Engage Blues






 うん。
 あんた、最後のトドメを刺しに来たんだね?


「察しがよくて、ますます結構です。まぁ、いいじゃないですか。お互い、住む世界が違い過ぎたってだけで。これから別々に双方の生活を大切にすれば……」

「なんで、芸能人のカップルが別れた時のFAX文章みたいなコメントなのッ! それに破局前提で話が進んでるしッ!」


 にこにこと笑うコウの胸ぐらを掴むも、どこ吹く風だ。
 ネクタイを握りしめ、ゆさゆさ振っても表情が全く崩れない。

「あんたッ、そうやって何かっちゃ文句つけてるけど……わたしに恨みでもあるわけ!?」

「いいえ。
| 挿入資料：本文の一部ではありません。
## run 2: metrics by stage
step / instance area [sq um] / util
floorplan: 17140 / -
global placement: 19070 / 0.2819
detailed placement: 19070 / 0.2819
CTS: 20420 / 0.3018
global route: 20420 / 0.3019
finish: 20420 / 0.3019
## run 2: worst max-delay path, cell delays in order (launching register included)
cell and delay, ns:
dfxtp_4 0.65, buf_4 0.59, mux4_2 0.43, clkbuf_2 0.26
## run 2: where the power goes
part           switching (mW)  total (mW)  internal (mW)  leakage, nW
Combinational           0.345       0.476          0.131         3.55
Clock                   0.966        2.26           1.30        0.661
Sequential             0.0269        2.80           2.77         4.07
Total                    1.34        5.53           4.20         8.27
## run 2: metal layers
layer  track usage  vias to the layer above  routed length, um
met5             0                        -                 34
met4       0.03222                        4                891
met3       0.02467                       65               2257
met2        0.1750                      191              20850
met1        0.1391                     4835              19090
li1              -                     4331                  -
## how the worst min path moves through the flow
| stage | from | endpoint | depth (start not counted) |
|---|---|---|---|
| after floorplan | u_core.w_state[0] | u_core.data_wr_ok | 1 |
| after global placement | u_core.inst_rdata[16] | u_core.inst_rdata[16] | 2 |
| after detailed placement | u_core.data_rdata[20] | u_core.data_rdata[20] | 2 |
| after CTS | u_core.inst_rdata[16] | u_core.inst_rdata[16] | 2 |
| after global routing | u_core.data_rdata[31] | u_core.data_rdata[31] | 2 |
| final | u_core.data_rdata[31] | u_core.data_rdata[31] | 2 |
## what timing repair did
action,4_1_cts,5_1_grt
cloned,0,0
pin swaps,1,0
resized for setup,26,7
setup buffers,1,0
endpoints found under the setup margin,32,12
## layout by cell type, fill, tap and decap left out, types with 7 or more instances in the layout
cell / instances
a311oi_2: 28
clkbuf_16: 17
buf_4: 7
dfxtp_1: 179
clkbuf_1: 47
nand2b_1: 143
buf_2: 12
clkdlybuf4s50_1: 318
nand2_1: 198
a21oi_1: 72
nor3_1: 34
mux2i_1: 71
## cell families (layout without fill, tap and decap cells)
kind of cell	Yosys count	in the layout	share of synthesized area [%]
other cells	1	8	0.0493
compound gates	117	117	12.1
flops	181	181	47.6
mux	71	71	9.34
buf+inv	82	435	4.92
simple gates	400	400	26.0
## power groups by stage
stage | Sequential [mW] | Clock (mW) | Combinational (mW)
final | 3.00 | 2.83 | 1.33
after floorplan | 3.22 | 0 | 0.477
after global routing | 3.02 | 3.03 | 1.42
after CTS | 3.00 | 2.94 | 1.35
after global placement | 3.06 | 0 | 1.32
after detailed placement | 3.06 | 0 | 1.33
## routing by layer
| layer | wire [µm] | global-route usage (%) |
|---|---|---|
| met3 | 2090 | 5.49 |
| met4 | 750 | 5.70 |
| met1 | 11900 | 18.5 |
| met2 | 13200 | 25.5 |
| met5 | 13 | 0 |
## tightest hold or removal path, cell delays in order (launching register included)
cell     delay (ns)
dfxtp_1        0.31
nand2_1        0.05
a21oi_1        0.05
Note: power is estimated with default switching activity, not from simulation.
まさか。一番まともな結果を提示してるだけですよ。そもそも、若林さんのようなハイスペックな男性とゴールインしようと思ってること自体が不毛……じゃなかった。身のほどを知らさすぎて面白いくらいで」

「今さらだけど、あんた性格が最悪だわね!」

「どうも。お褒めいただき光栄です」

 めちゃくちゃ嬉しそうにコウが笑う。この変態め。

 胸中で毒づいたのがバレたのか、いきなりコウの瞳がすっと冷えた。氷みたいに。